Caddisflies are aquatic insects closely related to moths and butterflies, but have an aquatic larval life stage with unique building behaviors. Species are distributed throughout California and much information is available as digital records from museum collections, publicly accessible databases, and within the scientific literature that can be harvested to understand distribution, patterns of speciation and morphology. In this project, we use existing digital museum and literature data to (1) understand morphological variation in species and (2) build resources for speeding identifications when we return to campus.
As a team, we will perform morphometric analyses on existing digital records of museum material from the Essig Museum of Entomology, other museum collections, and the scientific literature. We will catalog and extract images and information from the published scientific literature to both directly analyze and to build out resources for our return to the laboratory. The final products of this semester will be (1) an archive of morphological illustrations from the literature, (2) procedures and identification of structures for geomorphic morphometrics of caddisflies, and (3) distribution maps and “species notebook pages” of species of Caddisflies in California and the Western United States.
Work using the Trichoptera Literature Database, GBIF and museum databases, the scientific literature remotely. Manage digital files and database records. Collaborative with other undergraduates using google apps, lucidchart and through regular zoom meetings to work in real-time. Learn caddisfly morphology as needed.
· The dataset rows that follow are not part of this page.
**src/logic/hrx_defines.vh**
```
// Constants for the receive HDLC queue controller: register indices,
// field positions, reset values, packet status codes and deframer figures.
// Included by the controller; holds definitions only.
`ifndef HRX_DEFINES_VH
`define HRX_DEFINES_VH

// Register indices; byte address is four times the index
`define HRX_IDX_CTRL     8'hb0
`define HRX_IDX_LIVE     8'hb4
`define HRX_IDX_LATCH    8'hb6
`define HRX_IDX_IRQEN    8'hb8
`define HRX_IDX_FIFO     8'hbc

// Control fields
`define HRX_CTRL_FLUSH   0
`define HRX_CTRL_CSOFF   1
`define HRX_CTRL_INV     2
`define HRX_CTRL_SWAP    3
`define HRX_CTRL_THR_LO  8
`define HRX_CTRL_THR_HI  12
`define HRX_THR_RESET    5'h08

// Latched status and enable fields
`define HRX_LAT_AVAIL    0
`define HRX_LAT_FULL     2
`define HRX_LAT_PS       3
`define HRX_LAT_PE       4
`define HRX_LAT_OVF      7

// Packet status codes stored with each byte
`define HRX_ST_MID       3'h0
`define HRX_ST_START     3'h1
`define HRX_ST_GOOD      3'h4
`define HRX_ST_FCSERR    3'h5
`define HRX_ST_NONINT    3'h6
`define HRX_ST_ABORT     3'h7

// Deframer figures
`define HRX_ONES_STUFF   3'h5
`define HRX_ONES_FLAG    3'h6
`define HRX_ONES_MAX     3'h7
`define HRX_CRC_INIT     16'hffff
`define HRX_CRC_POLY     16'h8408
`define HRX_CRC_RESIDUE  16'hf0b8
`define HRX_PWRUP_CYCLES 16'h0010

`endif

```
**src/logic/hrx_receiver.v**
```verilog
// Receive HDLC controller for one port: deframer, 256-entry receive queue,
// live, latched and enable registers, and an AHB-Lite slave for software.
// Assumes the framer delivers one bit per strobe on mclk, and that the
// global per-port summary enable is a level on mclk.
`timescale 1ns/10ps
`include "hrx_defines.vh"

module hrx_receiver #(
	parameter        AW           = 8,                  // Queue address width
	parameter [15:0] PWRUP_CYCLES = `HRX_PWRUP_CYCLES   // Memory power-up cycles
) (
	input  wire        mclk,             // System clock
	input  wire        rstn,             // Asynchronous reset, active low
	input  wire        hsel,             // AHB slave select
	input  wire [31:0] haddr,            // AHB address
	input  wire [1:0]  htrans,           // AHB transfer type
	input  wire        hwrite,           // AHB write
	input  wire [2:0]  hsize,            // AHB size
	input  wire [31:0] hwdata,           // AHB write data
	input  wire        hready,           // AHB bus ready
	output reg         hreadyout,        // AHB slave ready
	output reg         hresp,            // AHB response, always OKAY
	output reg  [31:0] hrdata,           // AHB read data
	input  wire        rxBitIn,          // Serial data from framer
	input  wire        rxBitStb,         // One pulse per serial bit
	input  wire        portSummaryIrqEn, // Port summary interrupt enable
	output reg         rxIrq             // Interrupt request, active high
);
	localparam DEPTH = 1 << AW;
	localparam [AW:0] FULLCNT = {1'b1, {AW{1'b0}}};
	// Control and enables
	reg [4:0]    availThreshold;
	reg          bitOrderSwapEn;
	reg          invertInEn;
	reg          checksumOff;
	reg          queueFlush;
	reg          overflowIrqEn;
	reg          pktEndIrqEn;
	reg          pktStartIrqEn;
	reg          fullIrqEn;
	reg          availIrqEn;
	// Status
	reg          overflowLatch;
	reg          pktEndLatch;
	reg          pktStartLatch;
	reg          fullLatch;
	reg          availLatch;
	reg          queueFull;
	reg          queueEmpty;
	reg          dataAvail;
	// Deframer
	reg [2:0]    onesRun;
	reg          hunting;
	reg [2:0]    bitCnt;
	reg [7:0]    acc;
	reg [15:0]   crc;
	reg [15:0]   crcAtByte;
	reg [7:0]    hold0;
	reg [7:0]    hold1;
	reg [7:0]    hold2;
	reg [1:0]    nHold;
	reg          startPend;
	reg [15:0]   pwrCnt;
	// Queue
	reg [10:0]   mem [0:DEPTH-1];
	reg [AW-1:0] wrPtr;
	reg [AW-1:0] rdPtr;
	reg [AW:0]   count;
	// Bus data phase
	reg          wrPend;
	reg [7:0]    wrIdx;
	reg [1:0]    wrBe;
	// Bit front end
	wire        bitIn   = rxBitIn ^ invertInEn;
	wire        powered = (pwrCnt == PWRUP_CYCLES);
	wire        bitStb  = rxBitStb & ~queueFlush & powered;
	wire        isStuff = ~bitIn & (onesRun == `HRX_ONES_STUFF);
	wire        isFlag  = ~bitIn & (onesRun == `HRX_ONES_FLAG);
	wire        isAbort = bitIn & (onesRun == `HRX_ONES_FLAG);
	wire        push    = bitStb & ~hunting & ~isStuff & ~isFlag & ~isAbort;
	wire [7:0]  nextAcc = bitOrderSwapEn ? {acc[6:0], bitIn}
	                                     : {bitIn, acc[7:1]};
	wire        crcFb   = crc[0] ^ bitIn;
	wire [15:0] next_crc = {1'b0, crc[15:1]} ^ (crcFb ? `HRX_CRC_POLY : 16'h0000);
	wire        byteDone = push & (bitCnt == 3'h7);
	// The last data byte, and the two FCS bytes unless checksumOff, stay held so the end can be tagged
	wire [1:0]  holdDepth  = checksumOff ? 2'h1 : 2'h3;
	wire        shiftOut   = byteDone & (nHold >= holdDepth);
	wire        frameEnd   = bitStb & ~hunting & isFlag & (nHold != 2'h0);
	wire        frameAbort = bitStb & ~hunting & isAbort & (nHold != 2'h0);
	reg [2:0] endCode;
	always @*
	begin
		// Flag bits leave 7 pushes past the last whole byte
		if (bitCnt != 3'h7 || nHold != holdDepth)
			endCode = `HRX_ST_NONINT;
		else if (checksumOff || crcAtByte == `HRX_CRC_RESIDUE)
			endCode = `HRX_ST_GOOD;
		else
			endCode = `HRX_ST_FCSERR;
	end
	// Queue write side
	wire       fWrReq  = shiftOut | frameEnd | frameAbort;
	wire [2:0] fWrStat = frameAbort ? `HRX_ST_ABORT :
	                     frameEnd   ? endCode :
	                     startPend  ? `HRX_ST_START : `HRX_ST_MID;
	wire       fWr     = fWrReq & ~queueFull;
	wire       ovfEvt  = fWrReq & queueFull;
	// Bus address phase
	wire       accept = hsel & htrans[1] & hready;
	wire [7:0] aIdx   = haddr[9:2];
	wire       aBe0   = (hsize == 3'h0) ? (haddr[1:0] == 2'h0) : ~haddr[1];
	wire       aBe1   = (hsize == 3'h0) ? (haddr[1:0] == 2'h1) : ~haddr[1];
	// A lower-byte-only read leaves the head in place
	wire       pop    = accept & ~hwrite & (aIdx == `HRX_IDX_FIFO) & aBe1
	                    & ~queueEmpty & ~queueFlush;
	wire [10:0] head  = mem[rdPtr];
	wire [AW:0] next_count = queueFlush ? {(AW+1){1'b0}} :
	                         count + {{AW{1'b0}}, fWr} - {{AW{1'b0}}, pop};
	wire next_full  = (next_count == FULLCNT);
	wire next_empty = (next_count == {(AW+1){1'b0}});
	wire next_avail = ~queueFlush &
	                  (next_count >= {{(AW-7){1'b0}}, availThreshold, 3'h0});
	// Data phase writes
	wire wCtrl  = wrPend & (wrIdx == `HRX_IDX_CTRL);
	wire wLatch = wrPend & (wrIdx == `HRX_IDX_LATCH) & wrBe[0];
	wire wIrqEn = wrPend & (wrIdx == `HRX_IDX_IRQEN) & wrBe[0];
	reg [15:0] rdVal;
	always @*
	begin
		case (aIdx)
		`HRX_IDX_CTRL:
			rdVal = {3'h0, availThreshold, 4'h0,
			         bitOrderSwapEn, invertInEn, checksumOff, queueFlush};
		`HRX_IDX_LIVE:
			rdVal = {13'h0000, queueFull, queueEmpty, dataAvail};
		`HRX_IDX_LATCH:
			rdVal = {8'h00, overflowLatch, 2'h0, pktEndLatch, pktStartLatch,
			         fullLatch, 1'b0, availLatch};
		`HRX_IDX_IRQEN:
			rdVal = {8'h00, overflowIrqEn, 2'h0, pktEndIrqEn, pktStartIrqEn,
			         fullIrqEn, 1'b0, availIrqEn};
		`HRX_IDX_FIFO:
			// Unwritten entries stay unknown, so an empty queue reads zero
			rdVal = queueEmpty ? 16'h0000
			                   : {head[7:0], 4'h0, head[10:8], 1'b1};
		default:
			rdVal = 16'h0000;
		endcase
	end

	// Bus slave: zero wait states, read data registered at the address edge
	always @(posedge mclk or negedge rstn)
	begin
		if (!rstn)
		begin
			hreadyout <= 1'b1;
			hresp     <= 1'b0;
			hrdata    <= 32'h0000_0000;
			wrPend    <= 1'b0;
			wrIdx     <= 8'h00;
			wrBe      <= 2'h0;
		end
		else
		begin
			hreadyout <= 1'b1;
			hresp     <= 1'b0;
			wrPend    <= accept & hwrite;
			if (accept)
			begin
				wrIdx <= aIdx;
				wrBe  <= {aBe1, aBe0};
			end
			if (accept & ~hwrite)
				hrdata <= {16'h0000, rdVal};
		end
	end

	// Control and enable registers
	always @(posedge mclk or negedge rstn)
	begin
		if (!rstn)
		begin
			availThreshold <= `HRX_THR_RESET;
			bitOrderSwapEn <= 1'b0;
			invertInEn     <= 1'b0;
			checksumOff    <= 1'b0;
			queueFlush     <= 1'b0;
			overflowIrqEn  <= 1'b0;
			pktEndIrqEn    <= 1'b0;
			pktStartIrqEn  <= 1'b0;
			fullIrqEn      <= 1'b0;
			availIrqEn     <= 1'b0;
		end
		else
		begin
			if (wCtrl & wrBe[0])
			begin
				bitOrderSwapEn <= hwdata[`HRX_CTRL_SWAP];
				invertInEn     <= hwdata[`HRX_CTRL_INV];
				checksumOff    <= hwdata[`HRX_CTRL_CSOFF];
				queueFlush     <= hwdata[`HRX_CTRL_FLUSH];
			end
			if (wCtrl & wrBe[1])
				availThreshold <= hwdata[`HRX_CTRL_THR_HI:`HRX_CTRL_THR_LO];
			if (wIrqEn)
			begin
				overflowIrqEn <= hwdata[`HRX_LAT_OVF];
				pktEndIrqEn   <= hwdata[`HRX_LAT_PE];
				pktStartIrqEn <= hwdata[`HRX_LAT_PS];
				fullIrqEn     <= hwdata[`HRX_LAT_FULL];
				availIrqEn    <= hwdata[`HRX_LAT_AVAIL];
			end
		end
	end

	// Live and latched status; a set in the clearing cycle wins
	always @(posedge mclk or negedge rstn)
	begin
		if (!rstn)
		begin
			queueFull     <= 1'b0;
			queueEmpty    <= 1'b1;
			dataAvail     <= 1'b0;
			overflowLatch <= 1'b0;
			pktEndLatch   <= 1'b0;
			pktStartLatch <= 1'b0;
			fullLatch     <= 1'b0;
			availLatch    <= 1'b0;
			rxIrq         <= 1'b0;
		end
		else
		begin
			queueFull  <= next_full;
			queueEmpty <= next_empty;
			dataAvail  <= next_avail;
			overflowLatch <= ovfEvt |
			                 (overflowLatch & ~(wLatch & hwdata[`HRX_LAT_OVF]));
			pktEndLatch   <= (fWr & fWrStat[2]) |
			                 (pktEndLatch & ~(wLatch & hwdata[`HRX_LAT_PE]));
			pktStartLatch <= (fWr & (fWrStat == `HRX_ST_START)) |
			                 (pktStartLatch & ~(wLatch & hwdata[`HRX_LAT_PS]));
			fullLatch     <= (next_full & ~queueFull) |
			                 (fullLatch & ~(wLatch & hwdata[`HRX_LAT_FULL]));
			availLatch    <= (next_avail & ~dataAvail) |
			                 (availLatch & ~(wLatch & hwdata[`HRX_LAT_AVAIL]));
			rxIrq <= portSummaryIrqEn &
			         ((overflowLatch & overflowIrqEn) |
			          (pktEndLatch & pktEndIrqEn) |
			          (pktStartLatch & pktStartIrqEn) |
			          (fullLatch & fullIrqEn) |
			          (availLatch & availIrqEn));
		end
	end

	// Queue storage and pointers
	always @(posedge mclk)
	begin
		if (fWr)
			mem[wrPtr] <= {fWrStat, hold0};
	end

	always @(posedge mclk or negedge rstn)
	begin
		if (!rstn)
		begin
			wrPtr <= {AW{1'b0}};
			rdPtr <= {AW{1'b0}};
			count <= {(AW+1){1'b0}};
		end
		else
		begin
			count <= next_count;
			if (queueFlush)
			begin
				wrPtr <= {AW{1'b0}};
				rdPtr <= {AW{1'b0}};
			end
			else
			begin
				if (fWr)
					wrPtr <= wrPtr + {{(AW-1){1'b0}}, 1'b1};
				if (pop)
					rdPtr <= rdPtr + {{(AW-1){1'b0}}, 1'b1};
			end
		end
	end

	// Memory power-up after flush; bits are ignored until it completes
	always @(posedge mclk or negedge rstn)
	begin
		if (!rstn)
			pwrCnt <= 16'h0000;
		else if (queueFlush)
			pwrCnt <= 16'h0000;
		else if (!powered)
			pwrCnt <= pwrCnt + 16'h0001;
	end

	// Deframer: flag hunt, zero removal, abort, byte assembly, FCS
	always @(posedge mclk or negedge rstn)
	begin
		if (!rstn)
		begin
			onesRun   <= 3'h0;
			hunting   <= 1'b1;
			bitCnt    <= 3'h0;
			acc       <= 8'h00;
			crc       <= `HRX_CRC_INIT;
			crcAtByte <= `HRX_CRC_INIT;
			hold0     <= 8'h00;
			hold1     <= 8'h00;
			hold2     <= 8'h00;
			nHold     <= 2'h0;
			startPend <= 1'b1;
		end
		else if (queueFlush)
		begin
			// Drop any frame in progress; resume only on a fresh flag
			onesRun   <= 3'h0;
			hunting   <= 1'b1;
			bitCnt    <= 3'h0;
			nHold     <= 2'h0;
			startPend <= 1'b1;
		end
		else if (bitStb)
		begin
			if (bitIn)
				onesRun <= (onesRun == `HRX_ONES_MAX) ? `HRX_ONES_MAX
				                                      : onesRun + 3'h1;
			else
				onesRun <= 3'h0;
			if (isFlag)
			begin
				hunting   <= 1'b0;
				bitCnt    <= 3'h0;
				crc       <= `HRX_CRC_INIT;
				nHold     <= 2'h0;
				startPend <= 1'b1;
			end
			else if (isAbort)
			begin
				hunting <= 1'b1;
				nHold   <= 2'h0;
			end
			else if (push)
			begin
				acc    <= nextAcc;
				bitCnt <= bitCnt + 3'h1;
				crc    <= next_crc;
				if (byteDone)
				begin
					crcAtByte <= next_crc;
					if (shiftOut)
					begin
						hold0     <= checksumOff ? nextAcc : hold1;
						hold1     <= hold2;
						hold2     <= nextAcc;
						startPend <= 1'b0;
					end
					else
					begin
						case (nHold)
						2'h0:
							hold0 <= nextAcc;
						2'h1:
							hold1 <= nextAcc;
						default:
							hold2 <= nextAcc;
						endcase
						nHold <= nHold + 2'h1;
					end
				end
			end
		end
	end

endmodule // hrx_receiver

```
**config.mk**
```make
export PLATFORM = sky130hd
export DESIGN_NAME = hrx_receiver
export DESIGN_NICKNAME = d
export VERILOG_FILES = /design/src/logic/hrx_receiver.v
export VERILOG_INCLUDE_DIRS = /design/src /design/src/logic
export SDC_FILE = /design/constraint.sdc
export NUM_CORES = 2
export LEC_CHECK = 0
export BUFFER_PORTS_ARGS = -buffer_cell sky130_fd_sc_hd__buf_2
export CELL_PAD_IN_SITES_DETAIL_PLACEMENT = 1
export CELL_PAD_IN_SITES_GLOBAL_PLACEMENT = 2
export CORE_MARGIN = 1.5
export CORE_UTILIZATION = 35
export CTS_BUF_LIST = sky130_fd_sc_hd__clkbuf_8
export CTS_CLUSTER_SIZE = 14
export DETAILED_ROUTE_END_ITERATION = 10
export GPL_ROUTABILITY_DRIVEN = 1
export GPL_TIMING_DRIVEN = 0
export HOLD_SLACK_MARGIN = 0.06
export PLACE_DENSITY = 0.66
export SETUP_SLACK_MARGIN = 0.3
export SLEW_MARGIN = 5
export SYNTH_ARGS = -nofsm -noshare
export SYNTH_HDL_FRONTEND = slang
export SYNTH_SLANG_ARGS = --single-unit
```
**constraint.sdc**
```tcl
create_clock -name mclk -period 39.5 [get_ports mclk]
set_clock_uncertainty 0.05 [all_clocks]
set_input_delay 3.95 -clock mclk [delete_from_list [all_inputs] [get_ports mclk]]
set_output_delay 3.95 -clock mclk [all_outputs]
set_load 0.005 [all_outputs]
```
# ---- Yosys cells after proc, flatten, opt, wreduce, memory -nomap -nowiden
# Memory sizes are Yosys's and may differ from the RTL's.
# Cells that the tools add are included.
dict set report classes {
  n_addsub 8
  order_cmp 2
  eq_ne 25
  n_mux 58
  bitwise_logic 83
  n_reduce_logical 30
}
# operator n
set op_table {}
lappend op_table {{$mux 16} 7}
lappend op_table {{$mux 8} 12}
lappend op_table {{$pmux 16 s5} 1}
lappend op_table {{$eq 8x8->1 const B} 8}
lappend op_table {{$and 1x1->1} 53}
lappend op_table {{$mux 3} 12}
lappend op_table {{$reduce_and 7->1} 3}
lappend op_table {{$mux 1} 17}
lappend op_table {{$add 16x1->16 const B} 1}
lappend op_table {{$add 8x1->8 const B} 2}
lappend op_table {{$eq 16x16->1 const B} 1}
lappend op_table {{$eq 16x5->1 const B} 1}
lappend op_table {{$mux 2} 8}
lappend op_table {{$not 1->1} 16}
lappend op_table {{$xor 15x16->16} 1}
lappend op_table {{$reduce_bool 2->1} 7}
lappend op_table {{$eq 3x3->1 const B} 4}
lappend op_table {{$reduce_bool 3->1} 4}
lappend op_table {{$or 1x1->1} 11}
lappend op_table {{$reduce_and 5->1} 2}
lappend op_table {{$add 9x1->9} 1}
lappend op_table {{$eq 9x9->1 const B} 1}
lappend op_table {{$ge 9x8->1} 1}
lappend op_table {{$logic_not 9->1} 1}
lappend op_table {{other kinds (22)} 31}
dict set report word_totals {
  regBits 165
  ram_bits 2816
  input_bits 77
  wordCells 245
  n_memories 1
}
# name words width rd rd_ports_with_merged_regs write_ports line
set mem_list {}
lappend mem_list {mem 256 11 1 0 1 hrx_receiver.v:65} ;# reg [10:0] mem [0:DEPTH-1];

# ---- Depth between registers and ports, before layout
dict set report depth {
  depth_word 19
  depth_mapped 24
}

# ---- Worst setup path before layout
# No wires, ideal clock.
dict set report synth_path {
  path_type {input to register}
  startpoint {input port rxBitStb}
  endpoint {memory mem[0][8], data pin}
  setup_ns 2.187
  arrival_ns 14.645
  required_time_ns 37.263
  setup_slack_ns 22.618
  stages 4
  path_cell_list {nor2b_1 > nand2_1 > or4_4 > o21ai_0}
}
dict set report synth_between {
  elab_chain_cells 7
  word_cells_on_any_way 9
  classes_between {2 x mux; 7 x bitwise}
}
# element line
set synth_lines {}
lappend synth_lines {{from (decl)} hrx_receiver.v:25} ;# input wire rxBitStb,
lappend synth_lines {{$and 1x1->1 (*) (2 in a row)} hrx_receiver.v:76} ;# wire bitStb = rxBitStb & ~queueFlush & powered;
lappend synth_lines {{$and 1x1->1 (*)} {hrx_receiver.v:89, hrx_receiver.v:90}}
lappend synth_lines {{$and 1x1->1 (2 in a row)} hrx_receiver.v:89} ;# wire frameEnd = bitStb & ~hunting & isFlag & (nHold != 2'h0);
lappend synth_lines {{$mux 3 (no line)} n/a}
lappend synth_lines {{$mux 3 (no line) (*)} n/a}
lappend synth_lines {{net fWrStat[0]} hrx_receiver.v:104} ;# wire [2:0] fWrStat = frameAbort ? `HRX_ST_ABORT :
lappend synth_lines {{to (decl)} hrx_receiver.v:65}
# Mark *: on every way through the listed nets, which the timed path passes. The rest lies on a longest branch.

# ---- Worst setup path in the final report
dict set report layout_path {
  startpoint {input port rxBitStb}
  endpoint {memory mem[194][8], enable pin}
}
dict set report layout_between {
  elab_chain_cells 13
  word_cells_on_any_way 17
  classes_between {2 x mux; 15 x bitwise}
}
# element line
set layout_lines {}
lappend layout_lines {{$and 1x1->1 (*) (2 in a row)} hrx_receiver.v:76}
lappend layout_lines {{$and 1x1->1 (*)} {hrx_receiver.v:80, hrx_receiver.v:89, hrx_receiver.v:90}}
lappend layout_lines {{$and 1x1->1 (3 in a row)} hrx_receiver.v:80} ;# wire push = bitStb & ~hunting & ~isStuff & ~isFlag & ~isAbort;
lappend layout_lines {{$and 1x1->1} hrx_receiver.v:85} ;# wire byteDone = push & (bitCnt == 3'h7);
lappend layout_lines {{$and 1x1->1} hrx_receiver.v:88} ;# wire shiftOut = byteDone & (nHold >= holdDepth);
lappend layout_lines {{$or 1x1->1} hrx_receiver.v:103} ;# wire fWrReq = shiftOut | frameEnd | frameAbort;
lappend layout_lines {{$or 1x1->1 (*)} hrx_receiver.v:103}
lappend layout_lines {{$and 1x1->1 (*)} hrx_receiver.v:107} ;# wire fWr = fWrReq & ~queueFull;
lappend layout_lines {{$mux 1 (*)} hrx_receiver.v:259} ;# if (fWr)
lappend layout_lines {{$mux 1 (implied by the code) (*)} hrx_receiver.v:260} ;# mem[wrPtr] <= {fWrStat, hold0};
# Every way passes the cells marked *; elsewhere a longest branch is shown, timed or not.

==> results.toml <==
[yosys]
main_synth_ff_type = "sky130_fd_sc_hd__edfxtp_1"
syn_area_um2 = 117800
syn_area_per_cell_um2 = 19.59
synthArstFlopShare_pct = 5.472
synthesis.yosys.warnings = 0
synth_enable_flop_cells = 2816
synth-seq-cells = 2979
synthesis.instances = 6014
ys_types = 99
synth.yosys.seq_area_share_pct = 75.28

[floorplanning]
num_io_pins = 112
row_count = 212
initial_utilization_pct = 35.25
placeableCoreArea_um2 = 334200
floorplan.die.height_um = 583.2
fp.dieArea_um2 = 340100
dieWidth_um = 583.2

[setup_path]
worst-path-buf-inv = 3
path_cells = "buf_2, nor2b_1, nand2_1, or4_4, inv_8, a31oi_4, nor4_4, nand2_1, clkbuf_2, nor2_1"
path_delay_family = "simple AND/OR/NAND/NOR gates"
critical-path-max-stage-delay_ns = 1.29
arrival_ns = 9.48
timing.critical_path.from_type = "input pin"
critPathMostFrequentCell = "sky130_fd_sc_hd__nand2_1"
worst_ep_required_time_ns = 40.23
maximum_fanout_along_the_worst_path = 130
critical_path.slowest_cell = "sky130_fd_sc_hd__nor2_1"
cp-end-kind = "flip-flop"
critPathKind = "input pin to flip-flop"

[place]
place.gp.congestion = 1.024
io_buffers = 45
post-dp-hpwl_um = 369900
place_ws_ns = 29.85
placedInstanceArea_um2 = 126500
place.detailed.instances = 10590

[clock_tree]
cts_buffer_count = 484
post_cts_buffers = 0
cts.htree.levels = 5
clkSinkCount = 2979
insertion_delay_ns = 1.24
root_buffer_cell = "sky130_fd_sc_hd__clkbuf_8"
cts_tree = "yes"
cts_buffer_depth = 4
clkSlewWorstSetupHoldPaths_ns = 0.06
holdBufCountCts = 0
post_cts_resize_count = 0

[routing]
final_antenna_net_count = 0
route.detailed.drc = 0
drtIter0Drc = 13680
detail_route.vias_per_cell = 6.438
drt-pass1-iter-count = 8
avgRoutedWirePerCell_um = 48.24
drt-total-wl_um = 556200
route.vias.total = 74230

[timing]
timing.max_slew.rel_slack_pct = -7.174
final.period_utilization_pct = 22.16
fmax_ghz = 0.1142
layout_min_cycle_time_ns = 8.755
maxSlewViolCount = 30
rsz0062_at_grt = "no"
final.setup.tns_ns = 0
hold_viol_final = 0
final-setup-viol-count = 0
setup_ws_ns = 30.74
worst-slew-pin-transition_ns = 1.608

[cells_and_area]
flow.area_growth_from_synthesis_pct = 15.06
fin_nets = 6797
postLayoutCoreUtil_pct = 40.56
fin_area_um2 = 135500
drive_above_1_share_pct = 26.54
post_layout_nonfiller_instances = 11530

[power_and_ir_drop]
static-leakage-power_uw = 0.04675
power.density_nw_per_um2 = 44.18
worst_ir_drop_vdd_v = 0.00003019

[global_route]
antenna_found_initial = 95
grt_start_max_net_pins = 131
global_router_s_overall_resource_usage_pct = 32.24
global_route.overflow_total = 0
via_count_of_the_first_global_routing_pass = 69830
global_route_wire_length_before_repair_um = 709900

[job]
cap_viol_max_count = 8

[outcome]
outcome = "finished with violations"
violations = "capacitance limit, slew limit"

[min_path]
hold_path.class = "flip-flop to flip-flop"
## synthesized netlist by cell type, types with 36 or more instances
cell / number / area (um^2)
sky130_fd_sc_hd__mux2_2: 53 / 596.8
sky130_fd_sc_hd__a22oi_1: 84 / 630.6
sky130_fd_sc_hd__nor2_1: 404 / 1516
sky130_fd_sc_hd__o221ai_1: 79 / 691.9
sky130_fd_sc_hd__buf_4: 54 / 405.4
sky130_fd_sc_hd__buf_6: 59 / 664.4
sky130_fd_sc_hd__nor3_1: 64 / 320.3
sky130_fd_sc_hd__o22ai_1: 71 / 444.2
sky130_fd_sc_hd__a21oi_1: 119 / 595.6
sky130_fd_sc_hd__clkbuf_1: 138 / 518.0
sky130_fd_sc_hd__dfrtp_1: 127 / 3178
sky130_fd_sc_hd__buf_2: 82 / 410.4
sky130_fd_sc_hd__o21ai_0: 121 / 605.6
sky130_fd_sc_hd__nand2_1: 212 / 795.8
sky130_fd_sc_hd__nand3_1: 62 / 310.3
sky130_fd_sc_hd__mux4_2: 563 / 12680
sky130_fd_sc_hd__inv_1: 48 / 180.2
sky130_fd_sc_hd__edfxtp_1: 2816 / 84560
sky130_fd_sc_hd__dfstp_2: 36 / 945.9
sky130_fd_sc_hd__mux2i_1: 328 / 3283
## state kept, by name, indices dropped and copies added (netlist names), 9 cells and up
name / cells
mem: 2816
crcAtByte: 16
crc: 16
pwrCnt: 16
hrdata: 14
count: 9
Qualifications include interest in biology, particularly in freshwater systems, entomology; good organization skills, and attention to detail. We are especially looking for students who are interested in creating resources of specimen-level information from the taxonomic literature to speed adult identifications. We enjoy working with students that are motivated to learn and seek experience in aquatic entomology. Experience with basic insect identification not required this semester. Students from and year in program are encouraged to apply.